Zoleikha Biron, PhD, is applying novel machine learning techniques to address challenges facing cyber-physical systems (CPS) in a project recently funded by the National Science Foundation. Her $560k CAREER project, “Toward Resilient and Secure Cyber Physical Systems: Learn Fast from Experiences and Transfer the Knowledge,” aims to bring together analytical solutions and novel machine learning techniques to address interdisciplinary challenges of cyber-security and reliable operation of cyber physical systems with a case study on smart grids.
Distributed large-scale CPSs are complex, interconnected infrastructures that integrate physical processes with computational elements for control, monitoring, and decision-making. Biron’s work focuses on the resiliency of such distributed systems, which rely on data from multiple, geographically dispersed components to function effectively.
A typical example is a power system comprising renewable energy sources, residential and commercial consumers, and traditional power plants or generators. Ensuring reliable performance in these systems requires comprehensive data collection, evaluation, and analysis by decision-making units.

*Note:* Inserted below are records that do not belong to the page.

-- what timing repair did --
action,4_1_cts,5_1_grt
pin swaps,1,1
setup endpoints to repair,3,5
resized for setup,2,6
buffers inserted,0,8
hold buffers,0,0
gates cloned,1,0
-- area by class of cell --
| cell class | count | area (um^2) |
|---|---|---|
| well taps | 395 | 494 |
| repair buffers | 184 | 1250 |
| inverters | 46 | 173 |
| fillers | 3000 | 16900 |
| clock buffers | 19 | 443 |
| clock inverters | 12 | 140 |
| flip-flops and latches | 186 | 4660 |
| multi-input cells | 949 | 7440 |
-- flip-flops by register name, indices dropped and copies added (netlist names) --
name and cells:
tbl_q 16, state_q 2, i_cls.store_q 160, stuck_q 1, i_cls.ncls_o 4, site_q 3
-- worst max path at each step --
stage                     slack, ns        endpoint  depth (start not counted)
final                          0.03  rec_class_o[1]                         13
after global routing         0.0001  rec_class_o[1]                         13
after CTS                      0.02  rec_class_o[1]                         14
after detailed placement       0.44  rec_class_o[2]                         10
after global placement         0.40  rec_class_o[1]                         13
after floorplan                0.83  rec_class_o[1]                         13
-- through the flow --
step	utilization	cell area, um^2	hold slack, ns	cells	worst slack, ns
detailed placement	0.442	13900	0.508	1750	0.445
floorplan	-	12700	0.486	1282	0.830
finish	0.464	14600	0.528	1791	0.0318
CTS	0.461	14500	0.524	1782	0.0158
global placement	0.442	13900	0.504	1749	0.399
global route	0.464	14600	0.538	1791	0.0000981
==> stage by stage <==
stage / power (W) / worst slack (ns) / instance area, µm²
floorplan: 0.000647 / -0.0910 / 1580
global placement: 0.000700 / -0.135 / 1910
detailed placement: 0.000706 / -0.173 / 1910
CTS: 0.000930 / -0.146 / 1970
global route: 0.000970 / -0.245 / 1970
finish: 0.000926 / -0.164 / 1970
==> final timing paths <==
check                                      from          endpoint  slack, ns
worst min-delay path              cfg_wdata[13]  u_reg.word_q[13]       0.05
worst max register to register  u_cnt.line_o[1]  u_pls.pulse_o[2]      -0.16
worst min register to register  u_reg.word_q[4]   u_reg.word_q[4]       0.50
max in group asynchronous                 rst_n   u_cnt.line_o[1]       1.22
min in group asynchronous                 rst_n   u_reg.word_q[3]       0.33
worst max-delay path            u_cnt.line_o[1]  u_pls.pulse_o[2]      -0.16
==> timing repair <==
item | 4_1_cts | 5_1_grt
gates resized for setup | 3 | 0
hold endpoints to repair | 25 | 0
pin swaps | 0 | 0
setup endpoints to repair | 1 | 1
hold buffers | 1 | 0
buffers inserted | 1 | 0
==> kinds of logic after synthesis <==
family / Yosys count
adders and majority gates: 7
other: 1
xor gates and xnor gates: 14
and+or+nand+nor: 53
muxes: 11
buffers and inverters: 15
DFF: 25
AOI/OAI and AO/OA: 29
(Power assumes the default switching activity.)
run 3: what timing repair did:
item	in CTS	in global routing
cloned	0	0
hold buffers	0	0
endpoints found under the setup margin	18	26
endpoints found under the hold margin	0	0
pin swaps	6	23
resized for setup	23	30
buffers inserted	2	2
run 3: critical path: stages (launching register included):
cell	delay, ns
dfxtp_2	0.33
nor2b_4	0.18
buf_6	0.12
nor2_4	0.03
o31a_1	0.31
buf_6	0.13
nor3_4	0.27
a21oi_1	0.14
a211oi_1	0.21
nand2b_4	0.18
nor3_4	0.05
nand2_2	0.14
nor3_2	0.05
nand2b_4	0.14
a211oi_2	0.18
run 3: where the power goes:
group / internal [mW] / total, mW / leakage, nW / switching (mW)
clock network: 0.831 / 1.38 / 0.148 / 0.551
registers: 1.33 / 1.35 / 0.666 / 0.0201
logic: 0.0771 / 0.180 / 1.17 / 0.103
$ cat config.mk
export PLATFORM = sky130hd
export DESIGN_NAME = spi_xfer_engine
export DESIGN_NICKNAME = d
export VERILOG_FILES = /design/src/rtl/spi_xfer_pkg.sv /design/src/rtl/spi_cfg_regs.sv /design/src/rtl/spi_phase_calc.sv /design/src/rtl/spi_xfer_ctrl.sv /design/src/rtl/spi_xfer_engine.sv
export SDC_FILE = /design/constraint.sdc
export NUM_CORES = 1
export LEC_CHECK = 0
export ABC_AREA = 1
export BUFFER_PORTS_ARGS = -buffer_cell sky130_fd_sc_hd__buf_2
export CORE_UTILIZATION = 50
export DETAILED_ROUTE_END_ITERATION = 8
export GPL_TIMING_DRIVEN = 1
export PLACE_DENSITY = 0.69
export SLEW_MARGIN = 20
export SYNTH_ARGS = -nofsm -noshare
export SYNTH_HDL_FRONTEND = slang
export SYNTH_HIERARCHICAL = 1
export SYNTH_SLANG_ARGS = --single-unit
$ cat constraint.sdc
create_clock -name clk_i -period 5.67 [get_ports clk_i]
set_clock_uncertainty 0.1 [all_clocks]
set_input_delay 0.8505 -clock clk_i [delete_from_list [all_inputs] [get_ports clk_i]]
set_output_delay 0.8505 -clock clk_i [all_outputs]
set_load 0.02 [all_outputs]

In modern implementations, data is often transmitted over Wi-Fi and communication networks—channels that are vulnerable to cyber-attacks and malicious activity. This research aims to detect cyber-attacks, assess their severity and impact on system performance, and apply machine learning (ML), artificial intelligence (AI), and control theory techniques to enable the system to maintain near-normal operations during and after an attack. Beyond existing resilience and control methods, this research introduces the concept of Anti-Fragility in CPSs. Unlike traditional approaches that focus solely on recovery, anti-fragile systems are designed to learn from past attacks and adapt, thereby strengthening their ability to identify and respond to future, previously unknown threats. This property empowers CPSs not only to withstand cyber-attacks but also to evolve and improve in robustness and adaptability by leveraging prior experiences.
This research helps make critical systems—like power grids or transportation networks—more secure, smarter, and stronger against cyber-attacks. Today, these systems depend on computers and the internet to collect data and make decisions. But that also makes them targets for hackers.
Biron’s project focuses on not just detecting cyber-attacks, but also helping systems recover and get even better after being attacked—similar to how our immune systems learn from past infections to protect us in the future. For power systems, this means:
- More reliable electricity and services, even during cyber threats
- Fewer outages or disruptions, keeping homes, hospitals, and businesses safe
- Smarter systems that can learn from past attacks and protect themselves better over time
In short, the work aims to build self-improving technologies that can keep critical systems running smoothly and safely—even under attack.